光と音のバイブレーションが意識を変える! 1990年代に一世を風靡した変性意識マシン(シンクロ・エナジャイザー)のひとつ、『メガブレイン』をご存じの方も多いだろう。2005年に惜しくも発売休止となった同商品が、現在、デザインも性能もブラッシュアップした『KASINA』(カシーナ)として再登場している。
メガブレインもカシーナも、点滅するライトが内側に埋め込まれたゴーグルを着け、ヘッドフォンを耳に当てて使用する点では同じだ。実際に着けてみなければ、チカチカ光るだけのこの機械は何だと思うだけだろう。こんなシンプルな仕組みで人間の意識が変わるなんて、ちょっと信じられない。
ポケモンショックを覚えているだろうか?
1997年12月16日、テレビ東京系で放映されていたアニメ『ポケットモンスター』を見ていた子供たちが発作を起こした事件だ。発作を起こした子供は全国で約750人、そのうち135人が入院したという。作中、戦闘シーンで光がストロボのように点滅するシーンがあった。子供たちはそれを見て発作を起こした。
点滅する光に意識が誘導され、脳波に異常が起きて発作を起こす。これを光過敏性発作という。特に子供は番組に集中しているため、起こりやすい。一般的な症状には吐き気や頭痛、けいれんなどがある。子供に限らず、大人でも発症することがあり、最近はパチンコでめくるめくイルミネーションに見入った客が発作を起こした例もある。
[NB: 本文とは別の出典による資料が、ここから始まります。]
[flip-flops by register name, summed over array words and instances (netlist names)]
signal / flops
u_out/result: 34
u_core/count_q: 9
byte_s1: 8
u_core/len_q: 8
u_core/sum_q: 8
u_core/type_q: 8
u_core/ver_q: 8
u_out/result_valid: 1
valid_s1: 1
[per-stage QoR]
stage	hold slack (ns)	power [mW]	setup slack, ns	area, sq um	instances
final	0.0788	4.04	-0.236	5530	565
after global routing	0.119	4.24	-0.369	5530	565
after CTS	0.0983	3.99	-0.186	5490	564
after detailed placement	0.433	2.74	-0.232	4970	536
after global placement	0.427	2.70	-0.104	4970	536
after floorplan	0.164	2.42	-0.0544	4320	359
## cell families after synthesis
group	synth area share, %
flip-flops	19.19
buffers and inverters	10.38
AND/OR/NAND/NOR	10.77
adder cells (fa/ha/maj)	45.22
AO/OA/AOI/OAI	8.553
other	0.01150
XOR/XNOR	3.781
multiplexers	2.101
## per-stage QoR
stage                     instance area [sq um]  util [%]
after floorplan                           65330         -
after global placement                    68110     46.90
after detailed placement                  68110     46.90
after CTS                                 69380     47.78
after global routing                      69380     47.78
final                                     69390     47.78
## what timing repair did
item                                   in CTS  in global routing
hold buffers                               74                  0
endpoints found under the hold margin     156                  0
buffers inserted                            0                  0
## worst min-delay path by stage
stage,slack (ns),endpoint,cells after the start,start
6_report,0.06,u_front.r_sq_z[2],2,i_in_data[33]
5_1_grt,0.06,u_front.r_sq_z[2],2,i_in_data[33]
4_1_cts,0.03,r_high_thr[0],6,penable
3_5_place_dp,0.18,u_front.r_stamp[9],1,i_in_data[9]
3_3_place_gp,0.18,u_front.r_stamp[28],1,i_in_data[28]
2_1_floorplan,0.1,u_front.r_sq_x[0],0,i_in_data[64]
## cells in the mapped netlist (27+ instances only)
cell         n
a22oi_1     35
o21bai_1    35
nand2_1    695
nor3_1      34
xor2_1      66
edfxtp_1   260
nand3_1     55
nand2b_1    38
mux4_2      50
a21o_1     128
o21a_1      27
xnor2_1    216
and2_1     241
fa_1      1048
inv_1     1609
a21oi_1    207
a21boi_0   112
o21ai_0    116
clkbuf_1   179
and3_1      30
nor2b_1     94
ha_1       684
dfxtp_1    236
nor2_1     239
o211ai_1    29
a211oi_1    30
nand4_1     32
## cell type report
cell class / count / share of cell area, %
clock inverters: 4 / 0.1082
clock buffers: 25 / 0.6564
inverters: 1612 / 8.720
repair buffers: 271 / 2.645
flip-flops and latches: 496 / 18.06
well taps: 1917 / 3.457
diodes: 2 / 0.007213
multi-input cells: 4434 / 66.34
富山医科薬科大学医学部小児科・小西徹らの研究では、光過敏性発作は明滅が9~15ヘルツで起きやすく、それより高くても低くても起きる頻度はずっと下がるらしい。つまり毎秒9~15回の点滅だ。脳波は0.5ヘルツから30ヘルツの範囲で発生しているが、周波数で大雑把に分けられている。9~15ヘルツはほぼアルファ波(8~12ヘルツ)の周波数に当てはまる。
瞑想のように、目を閉じているが頭は起きている半覚醒状態のときにアルファ波が出ることがよく知られている。脳波は脳神経の活動の総体なので、何かを見るなり動くなりの活動をすれば、神経活動が活発になってはっきりとした波形にならない。アルファ波が出ているときは脳に外界からの情報が入ってこず、神経が刺激を受けていないことを示している。しかし眠ってしまうと脳波の周波数帯がベータ波へと移行するので、アルファ波がくっきりと捉えられるときは脳だけが起きている状態だといえる。
ポケモンショックの原因は、光の明滅で脳が強制的にアルファ波状態に入ったために、体が混乱した結果らしい。
山口大学・西藤聖二らの研究「赤青交互閃光刺激に対するアルファ波の位相同期現象」によると、21~31歳の健常者30名を対象に、40秒間、10ヘルツで明滅する白・赤・青の3通りの光で刺激したところ、色の点滅に応じて脳内でアルファ波が発生、その変化に合わせてアルファ波の出る部位が変化したのだそうだ。面白いことに、単色の光の明滅では、こうした現象は起こらなかった。
アルファ波は光の明滅で作り出せるのだ。
光によって脳波を一定の波長へと誘導する……カシーナのようなシンクロ・エナジャイザーの原理はこれである。しかも単にアルファ波を出すだけではなく、点滅のリズムや色を変えることで、アルファ波の発生する部位をコントロールすることさえできるのだ。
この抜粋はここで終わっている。